Daylogue Publishes Its Crisis Detection Architecture. No Other Consumer Wellness App Has.
When an entry signals acute distress, three things happen in a specific order. Daylogue is the first consumer wellness app to publish exactly what those things are.
LOS ANGELES, CA, May 6, 2027 / PRNewswire / — Consumer mental wellness apps process millions of check-ins each year from people in real distress. Almost none of them publish what happens when that distress is detected. Daylogue today published its complete three-tier crisis detection architecture — the thresholds, the resources, the escalation logic, and the privacy commitments that govern the moment the app recognizes someone may need more than a pattern journal.
The architecture is public because the architecture is a commitment. Publishing it means Daylogue is accountable to what it said it built. Any researcher, regulator, clinician, or user can read the document and ask whether the product matches the description. That accountability is the point. An unpublished crisis response is a system no one can verify, a promise no one can hold.
The three-tier system works as follows. Tier one is informational: entries that mention stress, sadness, or emotional difficulty in ordinary registers surface relevant wellness resources passively, without interrupting the check-in. Tier two is active: entries that match language patterns associated with more significant distress surface a prominent, contextualized list of crisis resources with a direct prompt to reach out. Tier three is acute: entries that include explicit signals of imminent self-harm or suicidal ideation trigger an immediate full-screen resource prompt with crisis hotline information. No tier results in data being shared with third parties without user consent.
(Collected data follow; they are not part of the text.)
**src/rtl/ps2_key_tracker.sv**
```systemverilog
// ps2_key_tracker -- PS/2 keyboard front end for the ship-control path.
//
// Pipeline: 2-flop synchronisers -> ps2c glitch filter -> frame receiver
// (parity/stop/timeout) -> make/break/E0 decoder -> held-key bitmap + event FIFO.
//
// Parameters
//   FILTER_LEN      ps2c filter length (>=2)
//   NUM_KEYS        number of tracked keys
//   KEY_CODES       NUM_KEYS x 9 bits, entry i = {ext, code} at [9i+8:9i]
//   FIFO_DEPTH      event FIFO entries (power of 2, >=2)
//   TIMEOUT_CYCLES  max clk cycles between sample strobes inside a frame
//
// Ports
//   clk, reset      system clock, synchronous active-high reset
//   ps2d, ps2c      raw PS/2 data/clock lines (asynchronous)
//   key_held        bit i set while key i is held
//   ev_valid/ev_ready/ev_code/ev_ext/ev_break  FWFT event FIFO head + handshake
//   ev_count        FIFO occupancy
//   overflow        sticky, set when an event is dropped
//   frame_err       one-cycle pulse per discarded frame
//
// Build option: define PS2_TYPEMATIC_FILTER_EN to keep typematic repeats of
// already-held mapped keys out of the FIFO (bitmap behaviour is unchanged).

// One tracked key: matches {ext, code} and keeps its held bit.
module ps2_key_slot #(
  parameter logic [8:0] CODE = 9'h000
) (
  input  logic       clk,
  input  logic       reset,
  input  logic       ev_vld_i,
  input  logic       ev_brk_i,
  input  logic [8:0] ev_key_i,
  output logic       rpt_o,
  output logic       held_o
);
  logic hit;
  logic held_q;

  assign hit    = ev_vld_i && (ev_key_i == CODE);
  // Make on a key that is already down: a typematic repeat.
  assign rpt_o  = hit && !ev_brk_i && held_q;
  assign held_o = held_q;

  always_ff @(posedge clk) begin
    if (reset)    held_q <= 1'b0;
    else if (hit) held_q <= ~ev_brk_i;
  end
endmodule

module ps2_key_tracker #(
  parameter int                    FILTER_LEN     = 8,
  parameter int                    NUM_KEYS       = 9,
  parameter logic [NUM_KEYS*9-1:0] KEY_CODES      = {9'h174, 9'h172, 9'h16B, 9'h175,
                                                     9'h029, 9'h01D, 9'h01B, 9'h023, 9'h01C},
  parameter int                    FIFO_DEPTH     = 8,
  parameter int                    TIMEOUT_CYCLES = 50000
) (
  input  logic                          clk,
  input  logic                          reset,
  input  logic                          ps2d,
  input  logic                          ps2c,
  output logic [NUM_KEYS-1:0]           key_held,
  output logic                          ev_valid,
  input  logic                          ev_ready,
  output logic [7:0]                    ev_code,
  output logic                          ev_ext,
  output logic                          ev_break,
  output logic [$clog2(FIFO_DEPTH):0]   ev_count,
  output logic                          overflow,
  output logic                          frame_err
);
  localparam int AW = $clog2(FIFO_DEPTH);
  localparam int CW = AW + 1;
  localparam int TW = $clog2(TIMEOUT_CYCLES + 1);

  typedef struct packed {
    logic       brk;
    logic       ext;
    logic [7:0] code;
  } ps2_ev_t;

  // ---------------------------------------------------------------- sync
  logic [1:0] c_sync_q, d_sync_q;

  always_ff @(posedge clk) begin
    if (reset) begin
      c_sync_q <= 2'b11;
      d_sync_q <= 2'b11;
    end else begin
      c_sync_q <= {c_sync_q[0], ps2c};
      d_sync_q <= {d_sync_q[0], ps2d};
    end
  end

  // ---------------------------------------------------------------- filter
  logic [FILTER_LEN-1:0] filt_q;
  logic                  fclk_q, fclk_d;
  logic                  strobe_q, sdat_q;

  // Hysteresis: only a full run of ones/zeros moves the filtered clock.
  always_comb begin
    fclk_d = fclk_q;
    if (&filt_q)       fclk_d = 1'b1;
    else if (~|filt_q) fclk_d = 1'b0;
  end

  always_ff @(posedge clk) begin
    if (reset) begin
      filt_q   <= '1;
      fclk_q   <= 1'b1;
      strobe_q <= 1'b0;
      sdat_q   <= 1'b1;
    end else begin
      filt_q   <= {filt_q[FILTER_LEN-2:0], c_sync_q[1]};
      fclk_q   <= fclk_d;
      // Data is captured with the strobe so both refer to the same edge.
      strobe_q <= fclk_q & ~fclk_d;
      sdat_q   <= d_sync_q[1];
    end
  end

  // ---------------------------------------------------------------- receiver
  typedef enum logic {RX_IDLE, RX_DATA} rx_state_e;

  rx_state_e       rx_state_q;
  logic [3:0]      bitcnt_q;
  logic [8:0]      rxsh_q;       // first nine bits: data[7:0], parity
  logic [9:0]      frame;        // complete frame on the 10th strobe
  logic [TW-1:0]   tcnt_q;
  logic            rx_vld_q;
  logic [7:0]      rx_byte_q;
  logic            frame_err_q;
  logic            frame_ok;

  assign frame    = {sdat_q, rxsh_q};
  assign frame_ok = frame[9] & (^frame[8:0]);

  always_ff @(posedge clk) begin
    if (reset) begin
      rx_state_q  <= RX_IDLE;
      bitcnt_q    <= '0;
      rxsh_q      <= '0;
      tcnt_q      <= '0;
      rx_vld_q    <= 1'b0;
      rx_byte_q   <= '0;
      frame_err_q <= 1'b0;
    end else begin
      rx_vld_q    <= 1'b0;
      frame_err_q <= 1'b0;
      case (rx_state_q)
        RX_IDLE: begin
          tcnt_q   <= '0;
          bitcnt_q <= '0;
          if (strobe_q && !sdat_q) rx_state_q <= RX_DATA;
        end
        RX_DATA: begin
          if (strobe_q) begin
            tcnt_q   <= '0;
            rxsh_q   <= {sdat_q, rxsh_q[8:1]};
            bitcnt_q <= bitcnt_q + 4'd1;
            if (bitcnt_q == 4'd9) begin
              rx_state_q <= RX_IDLE;
              if (frame_ok) begin
                rx_vld_q  <= 1'b1;
                rx_byte_q <= frame[7:0];
              end else begin
                frame_err_q <= 1'b1;
              end
            end
          end else if (tcnt_q == TW'(TIMEOUT_CYCLES - 1)) begin
            frame_err_q <= 1'b1;
            rx_state_q  <= RX_IDLE;
          end else begin
            tcnt_q <= tcnt_q + TW'(1);
          end
        end
        default: rx_state_q <= RX_IDLE;
      endcase
    end
  end

  assign frame_err = frame_err_q;

  // ---------------------------------------------------------------- decoder
  typedef enum logic [2:0] {DEC_BASE, DEC_E0, DEC_F0, DEC_E0F0, DEC_SKIP} dec_state_e;

  dec_state_e dec_q;
  logic [2:0] skip_q;
  logic       ev_fire;
  ps2_ev_t    ev_d;

  // Event is combinational off the registered byte so the bitmap and FIFO
  // commit on the very next edge.
  always_comb begin
    ev_d.code = rx_byte_q;
    ev_d.ext  = (dec_q == DEC_E0) || (dec_q == DEC_E0F0);
    ev_d.brk  = (dec_q == DEC_F0) || (dec_q == DEC_E0F0);
    ev_fire   = 1'b0;
    if (rx_vld_q) begin
      case (dec_q)
        DEC_BASE: begin
          case (rx_byte_q)
            // Prefixes and keyboard status/ack bytes.
            8'hE0, 8'hF0, 8'hE1,
            8'h00, 8'hAA, 8'hEE, 8'hFA, 8'hFC, 8'hFE, 8'hFF: ev_fire = 1'b0;
            default:                                         ev_fire = 1'b1;
          endcase
        end
        DEC_E0:   ev_fire = (rx_byte_q != 8'hF0);
        DEC_F0,
        DEC_E0F0: ev_fire = 1'b1;
        default:  ev_fire = 1'b0;
      endcase
    end
  end

  always_ff @(posedge clk) begin
    if (reset) begin
      dec_q  <= DEC_BASE;
      skip_q <= '0;
    end else if (rx_vld_q) begin
      case (dec_q)
        DEC_BASE: begin
          if (rx_byte_q == 8'hE0)      dec_q <= DEC_E0;
          else if (rx_byte_q == 8'hF0) dec_q <= DEC_F0;
          else if (rx_byte_q == 8'hE1) begin
            // Pause/Break: swallow the 7 bytes that follow E1.
            dec_q  <= DEC_SKIP;
            skip_q <= 3'd7;
          end
        end
        DEC_E0:   dec_q <= (rx_byte_q == 8'hF0) ? DEC_E0F0 : DEC_BASE;
        DEC_SKIP: begin
          skip_q <= skip_q - 3'd1;
          if (skip_q == 3'd1) dec_q <= DEC_BASE;
        end
        default:  dec_q <= DEC_BASE;
      endcase
    end
  end

  // ---------------------------------------------------------------- bitmap
  logic [NUM_KEYS-1:0] rpt;

  for (genvar k = 0; k < NUM_KEYS; k++) begin : g_key
    ps2_key_slot #(
      .CODE (KEY_CODES[9*k +: 9])
    ) u_slot (
      .clk      (clk),
      .reset    (reset),
      .ev_vld_i (ev_fire),
      .ev_brk_i (ev_d.brk),
      .ev_key_i ({ev_d.ext, ev_d.code}),
      .rpt_o    (rpt[k]),
      .held_o   (key_held[k])
    );
  end

  logic repeat_make;
`ifdef PS2_TYPEMATIC_FILTER_EN
  assign repeat_make = |rpt;
`else
  logic unused_rpt;
  assign unused_rpt  = |rpt;
  assign repeat_make = 1'b0;
`endif

  // ---------------------------------------------------------------- FIFO
  ps2_ev_t          mem_q [FIFO_DEPTH];
  logic [AW-1:0]    wptr_q, rptr_q;
  logic [CW-1:0]    cnt_q;
  logic             overflow_q;
  logic             push_req, push, pop, full, empty;
  ps2_ev_t          head;

  assign empty    = (cnt_q == '0);
  assign full     = (cnt_q == CW'(FIFO_DEPTH));
  assign push_req = ev_fire & ~repeat_make;
  assign pop      = ev_ready & ~empty;
  // A pop in the same cycle frees the slot a full FIFO would otherwise refuse.
  assign push     = push_req & (~full | pop);

  always_ff @(posedge clk) begin
    if (push) mem_q[wptr_q] <= ev_d;
  end

  always_ff @(posedge clk) begin
    if (reset) begin
      wptr_q     <= '0;
      rptr_q     <= '0;
      cnt_q      <= '0;
      overflow_q <= 1'b0;
    end else begin
      if (push) wptr_q <= wptr_q + AW'(1);
      if (pop)  rptr_q <= rptr_q + AW'(1);
      case ({push, pop})
        2'b10:   cnt_q <= cnt_q + CW'(1);
        2'b01:   cnt_q <= cnt_q - CW'(1);
        default: cnt_q <= cnt_q;
      endcase
      if (push_req && !push) overflow_q <= 1'b1;
    end
  end

  // Head is gated by valid so the outputs read 0 while empty / after reset.
  assign head     = mem_q[rptr_q];
  assign ev_valid = ~empty;
  assign ev_code  = ev_valid ? head.code : 8'h00;
  assign ev_ext   = ev_valid & head.ext;
  assign ev_break = ev_valid & head.brk;
  assign ev_count = cnt_q;
  assign overflow = overflow_q;

endmodule

```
"If we're not willing to publish exactly what happens when someone is in crisis, we shouldn't be the app they turn to in a crisis," said Brandon Bibbins, Founder and CEO of Daylogue.
The publication includes the list of crisis resources surfaced at each tier, the criteria for escalation, the privacy architecture that applies at each level, and the Clinical Advisory Board review schedule for the system. It is not a marketing document. It is a functional specification, written to be understood by a clinician reviewing whether a consumer app is acting responsibly at its highest-stakes moment.
The full architecture is published at daylogue.io/crisis-detection.
"If we're not willing to publish exactly what happens when someone is in crisis, we shouldn't be the app they turn to in a crisis." — Brandon Bibbins, Founder and CEO, Daylogue
Frequently Asked Questions
Q: What triggers Daylogue's crisis detection?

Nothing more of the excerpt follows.